- _Work required_: Only one stretch of the data below should be repeated: the lines from the line containing "wire [7:0] m1 = mb[3];" through the line containing "wire [7:0] eref", inclusive, exactly as they are.

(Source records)

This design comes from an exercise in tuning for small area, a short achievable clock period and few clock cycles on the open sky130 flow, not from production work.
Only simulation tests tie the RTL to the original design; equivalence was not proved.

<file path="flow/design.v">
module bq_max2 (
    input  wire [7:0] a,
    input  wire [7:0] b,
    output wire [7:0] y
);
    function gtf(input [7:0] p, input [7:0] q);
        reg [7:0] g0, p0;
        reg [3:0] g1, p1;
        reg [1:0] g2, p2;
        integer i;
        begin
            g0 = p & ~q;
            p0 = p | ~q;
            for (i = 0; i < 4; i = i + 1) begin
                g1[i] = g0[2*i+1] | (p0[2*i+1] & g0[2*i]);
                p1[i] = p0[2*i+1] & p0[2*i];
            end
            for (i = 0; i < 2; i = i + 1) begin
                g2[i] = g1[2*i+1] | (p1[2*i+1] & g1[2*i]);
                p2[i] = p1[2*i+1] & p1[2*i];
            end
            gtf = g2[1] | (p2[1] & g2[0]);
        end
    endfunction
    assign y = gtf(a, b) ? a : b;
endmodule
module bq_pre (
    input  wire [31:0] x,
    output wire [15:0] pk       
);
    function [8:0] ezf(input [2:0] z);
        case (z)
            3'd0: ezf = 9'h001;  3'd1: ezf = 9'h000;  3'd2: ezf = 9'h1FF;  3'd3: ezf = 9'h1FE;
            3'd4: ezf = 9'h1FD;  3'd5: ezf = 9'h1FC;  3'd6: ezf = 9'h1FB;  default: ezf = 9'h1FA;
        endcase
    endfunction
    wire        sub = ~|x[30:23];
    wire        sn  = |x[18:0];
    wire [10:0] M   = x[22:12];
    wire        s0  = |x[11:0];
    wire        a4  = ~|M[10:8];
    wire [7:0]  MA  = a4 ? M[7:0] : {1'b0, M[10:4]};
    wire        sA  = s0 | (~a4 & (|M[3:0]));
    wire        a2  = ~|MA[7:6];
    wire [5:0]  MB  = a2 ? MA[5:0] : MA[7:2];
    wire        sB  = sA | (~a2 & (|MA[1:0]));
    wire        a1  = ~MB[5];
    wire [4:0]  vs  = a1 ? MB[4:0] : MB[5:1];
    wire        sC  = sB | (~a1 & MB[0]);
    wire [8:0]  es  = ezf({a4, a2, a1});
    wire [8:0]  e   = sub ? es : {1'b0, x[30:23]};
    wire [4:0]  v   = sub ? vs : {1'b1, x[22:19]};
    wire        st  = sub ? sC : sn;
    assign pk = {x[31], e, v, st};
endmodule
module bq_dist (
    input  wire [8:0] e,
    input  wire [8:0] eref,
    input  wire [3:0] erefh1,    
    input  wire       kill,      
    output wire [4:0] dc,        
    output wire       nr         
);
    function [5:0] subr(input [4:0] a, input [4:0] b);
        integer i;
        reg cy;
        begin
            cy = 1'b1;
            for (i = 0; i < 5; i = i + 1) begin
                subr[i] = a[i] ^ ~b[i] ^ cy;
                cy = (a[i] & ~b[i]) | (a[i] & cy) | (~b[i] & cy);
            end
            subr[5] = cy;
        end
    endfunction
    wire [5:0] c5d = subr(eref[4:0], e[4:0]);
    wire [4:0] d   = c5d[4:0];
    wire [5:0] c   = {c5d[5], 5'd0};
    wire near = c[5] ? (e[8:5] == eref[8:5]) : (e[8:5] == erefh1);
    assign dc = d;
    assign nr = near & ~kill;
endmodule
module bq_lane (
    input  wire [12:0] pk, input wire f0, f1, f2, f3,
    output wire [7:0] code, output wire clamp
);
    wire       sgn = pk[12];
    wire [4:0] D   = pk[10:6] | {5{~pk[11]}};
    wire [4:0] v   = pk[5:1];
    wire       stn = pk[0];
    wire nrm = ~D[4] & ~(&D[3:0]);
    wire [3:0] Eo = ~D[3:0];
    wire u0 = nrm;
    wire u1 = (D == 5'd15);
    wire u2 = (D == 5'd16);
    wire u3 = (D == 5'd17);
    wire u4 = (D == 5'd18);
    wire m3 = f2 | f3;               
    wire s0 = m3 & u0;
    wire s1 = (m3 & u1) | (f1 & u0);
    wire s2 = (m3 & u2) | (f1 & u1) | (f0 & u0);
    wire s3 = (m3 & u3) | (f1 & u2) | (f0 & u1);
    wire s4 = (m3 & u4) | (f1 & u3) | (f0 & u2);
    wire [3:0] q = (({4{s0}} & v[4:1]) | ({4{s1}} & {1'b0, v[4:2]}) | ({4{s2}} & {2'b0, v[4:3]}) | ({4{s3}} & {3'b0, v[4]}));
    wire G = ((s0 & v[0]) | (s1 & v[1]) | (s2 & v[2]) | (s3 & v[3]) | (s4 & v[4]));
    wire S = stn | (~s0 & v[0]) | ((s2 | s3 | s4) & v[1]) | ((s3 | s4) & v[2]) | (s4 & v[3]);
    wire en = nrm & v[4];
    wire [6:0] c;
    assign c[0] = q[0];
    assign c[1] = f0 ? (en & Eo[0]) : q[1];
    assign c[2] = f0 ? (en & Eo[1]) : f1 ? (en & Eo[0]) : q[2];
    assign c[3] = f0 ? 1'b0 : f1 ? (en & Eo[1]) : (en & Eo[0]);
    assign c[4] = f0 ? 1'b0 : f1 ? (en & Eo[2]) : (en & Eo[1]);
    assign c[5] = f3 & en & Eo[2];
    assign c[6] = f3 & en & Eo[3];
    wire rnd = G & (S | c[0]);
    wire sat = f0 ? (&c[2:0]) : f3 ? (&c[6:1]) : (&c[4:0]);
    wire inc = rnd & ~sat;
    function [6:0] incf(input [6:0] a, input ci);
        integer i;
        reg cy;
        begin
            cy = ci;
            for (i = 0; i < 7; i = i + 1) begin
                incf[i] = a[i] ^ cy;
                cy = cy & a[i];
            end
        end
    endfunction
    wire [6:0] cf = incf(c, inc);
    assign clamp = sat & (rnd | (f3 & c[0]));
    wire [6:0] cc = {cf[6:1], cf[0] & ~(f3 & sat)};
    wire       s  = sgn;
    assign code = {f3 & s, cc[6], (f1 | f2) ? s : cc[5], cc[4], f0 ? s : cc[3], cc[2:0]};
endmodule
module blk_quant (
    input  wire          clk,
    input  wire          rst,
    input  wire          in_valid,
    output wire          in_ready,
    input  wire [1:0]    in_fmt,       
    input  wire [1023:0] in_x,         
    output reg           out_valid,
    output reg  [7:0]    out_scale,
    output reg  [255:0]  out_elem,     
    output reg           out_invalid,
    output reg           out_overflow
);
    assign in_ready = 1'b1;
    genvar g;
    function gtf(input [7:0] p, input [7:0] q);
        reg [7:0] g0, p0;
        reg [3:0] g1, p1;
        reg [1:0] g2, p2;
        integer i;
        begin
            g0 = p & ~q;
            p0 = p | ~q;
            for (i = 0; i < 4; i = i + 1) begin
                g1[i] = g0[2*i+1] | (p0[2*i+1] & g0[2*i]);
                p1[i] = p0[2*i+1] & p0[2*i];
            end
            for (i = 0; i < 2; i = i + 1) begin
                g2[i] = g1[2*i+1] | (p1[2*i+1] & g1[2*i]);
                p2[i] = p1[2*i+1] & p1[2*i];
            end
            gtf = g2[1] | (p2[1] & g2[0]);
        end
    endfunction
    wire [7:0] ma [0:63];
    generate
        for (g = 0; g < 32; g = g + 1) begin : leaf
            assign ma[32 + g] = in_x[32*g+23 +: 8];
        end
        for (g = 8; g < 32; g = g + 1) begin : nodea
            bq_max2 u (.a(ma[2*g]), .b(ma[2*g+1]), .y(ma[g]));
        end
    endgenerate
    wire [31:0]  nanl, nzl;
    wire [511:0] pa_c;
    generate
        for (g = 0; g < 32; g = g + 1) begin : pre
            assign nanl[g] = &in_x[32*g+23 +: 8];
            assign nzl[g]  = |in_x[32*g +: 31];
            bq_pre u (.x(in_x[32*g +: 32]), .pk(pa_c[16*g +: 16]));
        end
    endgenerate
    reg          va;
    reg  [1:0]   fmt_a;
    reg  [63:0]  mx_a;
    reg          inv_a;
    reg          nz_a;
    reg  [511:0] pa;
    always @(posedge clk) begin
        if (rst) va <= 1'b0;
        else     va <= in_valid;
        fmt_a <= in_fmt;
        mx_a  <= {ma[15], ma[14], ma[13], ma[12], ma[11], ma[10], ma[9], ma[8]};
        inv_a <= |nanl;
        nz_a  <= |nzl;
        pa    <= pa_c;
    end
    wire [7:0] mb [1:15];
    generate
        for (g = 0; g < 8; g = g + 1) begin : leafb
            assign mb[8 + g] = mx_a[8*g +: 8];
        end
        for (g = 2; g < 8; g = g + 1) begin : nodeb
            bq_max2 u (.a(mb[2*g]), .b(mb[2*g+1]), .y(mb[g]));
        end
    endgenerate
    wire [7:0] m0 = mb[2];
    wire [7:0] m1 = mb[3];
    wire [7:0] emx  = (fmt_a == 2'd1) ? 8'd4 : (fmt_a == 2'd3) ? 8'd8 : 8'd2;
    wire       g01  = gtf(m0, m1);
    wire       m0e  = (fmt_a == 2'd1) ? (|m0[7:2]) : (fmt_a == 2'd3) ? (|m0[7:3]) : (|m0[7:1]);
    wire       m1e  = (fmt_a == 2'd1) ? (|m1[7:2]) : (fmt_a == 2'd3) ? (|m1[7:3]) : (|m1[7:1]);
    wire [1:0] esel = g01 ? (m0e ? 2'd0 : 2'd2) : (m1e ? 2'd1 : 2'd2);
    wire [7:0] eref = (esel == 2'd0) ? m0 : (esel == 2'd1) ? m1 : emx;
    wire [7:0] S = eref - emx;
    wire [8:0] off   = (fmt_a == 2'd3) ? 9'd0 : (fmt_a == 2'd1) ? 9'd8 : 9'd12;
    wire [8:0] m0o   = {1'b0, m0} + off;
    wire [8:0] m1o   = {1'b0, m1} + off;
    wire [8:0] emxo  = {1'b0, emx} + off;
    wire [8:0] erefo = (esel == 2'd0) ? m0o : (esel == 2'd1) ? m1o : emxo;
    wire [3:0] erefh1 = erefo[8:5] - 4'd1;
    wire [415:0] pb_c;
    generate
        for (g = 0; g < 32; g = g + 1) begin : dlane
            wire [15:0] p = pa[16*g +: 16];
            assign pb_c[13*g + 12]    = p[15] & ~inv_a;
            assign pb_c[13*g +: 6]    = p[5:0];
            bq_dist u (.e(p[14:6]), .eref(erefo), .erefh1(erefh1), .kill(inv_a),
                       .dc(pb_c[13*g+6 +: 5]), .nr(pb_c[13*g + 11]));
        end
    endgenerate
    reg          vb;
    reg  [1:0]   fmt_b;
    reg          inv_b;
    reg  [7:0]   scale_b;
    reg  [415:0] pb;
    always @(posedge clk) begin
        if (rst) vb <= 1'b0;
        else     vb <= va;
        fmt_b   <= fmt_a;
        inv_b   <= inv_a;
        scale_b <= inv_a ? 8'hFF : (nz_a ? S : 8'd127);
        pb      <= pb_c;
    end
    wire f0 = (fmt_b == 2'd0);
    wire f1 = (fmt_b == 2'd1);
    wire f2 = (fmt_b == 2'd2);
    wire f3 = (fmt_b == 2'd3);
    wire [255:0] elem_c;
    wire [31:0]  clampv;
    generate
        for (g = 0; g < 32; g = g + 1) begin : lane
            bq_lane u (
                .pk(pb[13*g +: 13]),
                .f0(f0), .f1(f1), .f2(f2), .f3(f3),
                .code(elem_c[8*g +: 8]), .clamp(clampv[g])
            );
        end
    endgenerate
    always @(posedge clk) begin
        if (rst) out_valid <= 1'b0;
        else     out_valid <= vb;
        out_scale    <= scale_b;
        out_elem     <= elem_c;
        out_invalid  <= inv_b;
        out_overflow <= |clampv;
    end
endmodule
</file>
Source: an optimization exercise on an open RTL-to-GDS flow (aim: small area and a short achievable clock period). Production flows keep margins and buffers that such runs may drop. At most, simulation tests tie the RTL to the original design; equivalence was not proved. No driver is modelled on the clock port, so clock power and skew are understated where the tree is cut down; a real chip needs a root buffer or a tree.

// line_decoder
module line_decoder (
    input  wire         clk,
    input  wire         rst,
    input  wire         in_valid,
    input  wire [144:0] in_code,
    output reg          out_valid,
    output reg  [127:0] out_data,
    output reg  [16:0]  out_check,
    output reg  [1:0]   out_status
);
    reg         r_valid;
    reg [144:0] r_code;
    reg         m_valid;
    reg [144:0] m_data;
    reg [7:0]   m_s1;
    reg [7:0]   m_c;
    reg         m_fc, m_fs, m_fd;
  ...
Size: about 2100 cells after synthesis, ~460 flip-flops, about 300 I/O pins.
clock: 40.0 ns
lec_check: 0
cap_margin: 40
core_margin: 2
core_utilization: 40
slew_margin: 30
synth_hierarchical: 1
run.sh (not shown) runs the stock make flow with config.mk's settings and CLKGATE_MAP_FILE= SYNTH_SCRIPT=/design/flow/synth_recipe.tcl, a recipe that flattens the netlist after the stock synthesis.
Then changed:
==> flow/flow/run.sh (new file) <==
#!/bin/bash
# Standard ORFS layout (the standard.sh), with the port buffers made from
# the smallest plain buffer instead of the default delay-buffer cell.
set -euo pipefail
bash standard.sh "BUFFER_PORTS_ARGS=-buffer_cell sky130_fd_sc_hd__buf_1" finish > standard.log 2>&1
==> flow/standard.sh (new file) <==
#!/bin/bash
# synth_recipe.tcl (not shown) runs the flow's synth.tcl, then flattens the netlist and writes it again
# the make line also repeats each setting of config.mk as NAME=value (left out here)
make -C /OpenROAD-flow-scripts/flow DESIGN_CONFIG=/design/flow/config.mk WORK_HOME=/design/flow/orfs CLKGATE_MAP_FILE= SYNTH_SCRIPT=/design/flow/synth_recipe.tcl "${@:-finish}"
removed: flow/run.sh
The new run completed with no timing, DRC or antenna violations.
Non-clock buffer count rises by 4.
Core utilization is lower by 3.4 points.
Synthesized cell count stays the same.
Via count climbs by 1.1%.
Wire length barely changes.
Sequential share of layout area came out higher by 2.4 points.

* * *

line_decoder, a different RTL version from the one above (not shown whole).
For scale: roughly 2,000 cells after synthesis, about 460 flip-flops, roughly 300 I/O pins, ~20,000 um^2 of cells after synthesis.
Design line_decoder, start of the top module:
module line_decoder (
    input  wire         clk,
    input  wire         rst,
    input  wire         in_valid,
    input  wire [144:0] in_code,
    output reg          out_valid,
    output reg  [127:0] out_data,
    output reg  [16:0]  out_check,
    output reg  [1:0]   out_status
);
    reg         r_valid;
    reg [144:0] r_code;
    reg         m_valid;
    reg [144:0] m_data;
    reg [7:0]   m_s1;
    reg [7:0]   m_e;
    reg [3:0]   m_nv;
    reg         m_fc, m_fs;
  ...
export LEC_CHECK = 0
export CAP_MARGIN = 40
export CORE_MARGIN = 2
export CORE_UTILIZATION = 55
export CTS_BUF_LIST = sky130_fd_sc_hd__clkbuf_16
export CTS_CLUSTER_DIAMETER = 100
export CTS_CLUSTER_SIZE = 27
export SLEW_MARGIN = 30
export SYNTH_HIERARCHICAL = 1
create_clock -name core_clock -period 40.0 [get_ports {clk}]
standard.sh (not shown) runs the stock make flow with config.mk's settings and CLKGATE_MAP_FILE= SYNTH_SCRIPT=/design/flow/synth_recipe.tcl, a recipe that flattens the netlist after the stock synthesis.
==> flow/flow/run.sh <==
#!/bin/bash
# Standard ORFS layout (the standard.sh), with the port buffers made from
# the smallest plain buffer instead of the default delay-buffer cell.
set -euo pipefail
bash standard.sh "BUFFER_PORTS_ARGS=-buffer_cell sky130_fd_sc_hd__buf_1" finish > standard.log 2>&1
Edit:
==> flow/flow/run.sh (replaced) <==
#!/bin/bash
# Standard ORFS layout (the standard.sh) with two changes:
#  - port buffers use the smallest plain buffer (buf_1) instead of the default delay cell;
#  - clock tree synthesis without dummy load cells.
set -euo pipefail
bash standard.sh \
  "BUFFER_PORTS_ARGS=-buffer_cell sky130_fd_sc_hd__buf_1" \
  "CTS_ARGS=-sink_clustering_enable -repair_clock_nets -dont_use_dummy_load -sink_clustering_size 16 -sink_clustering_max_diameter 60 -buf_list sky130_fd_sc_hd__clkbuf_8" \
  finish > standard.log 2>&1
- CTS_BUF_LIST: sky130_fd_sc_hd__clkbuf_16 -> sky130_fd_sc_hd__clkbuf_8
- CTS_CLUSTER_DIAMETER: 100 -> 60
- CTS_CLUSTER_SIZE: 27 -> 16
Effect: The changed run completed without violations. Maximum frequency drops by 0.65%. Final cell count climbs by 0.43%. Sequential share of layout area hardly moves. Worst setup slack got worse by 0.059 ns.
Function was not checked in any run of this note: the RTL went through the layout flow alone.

- _Task response_:
    wire [7:0] m1 = mb[3];
    wire [7:0] emx  = (fmt_a == 2'd1) ? 8'd4 : (fmt_a == 2'd3) ? 8'd8 : 8'd2;
    wire       g01  = gtf(m0, m1);
    wire       m0e  = (fmt_a == 2'd1) ? (|m0[7:2]) : (fmt_a == 2'd3) ? (|m0[7:3]) : (|m0[7:1]);
    wire       m1e  = (fmt_a == 2'd1) ? (|m1[7:2]) : (fmt_a == 2'd3) ? (|m1[7:3]) : (|m1[7:1]);
    wire [1:0] esel = g01 ? (m0e ? 2'd0 : 2'd2) : (m1e ? 2'd1 : 2'd2);
    wire [7:0] eref = (esel == 2'd0) ? m0 : (esel == 2'd1) ? m1 : emx;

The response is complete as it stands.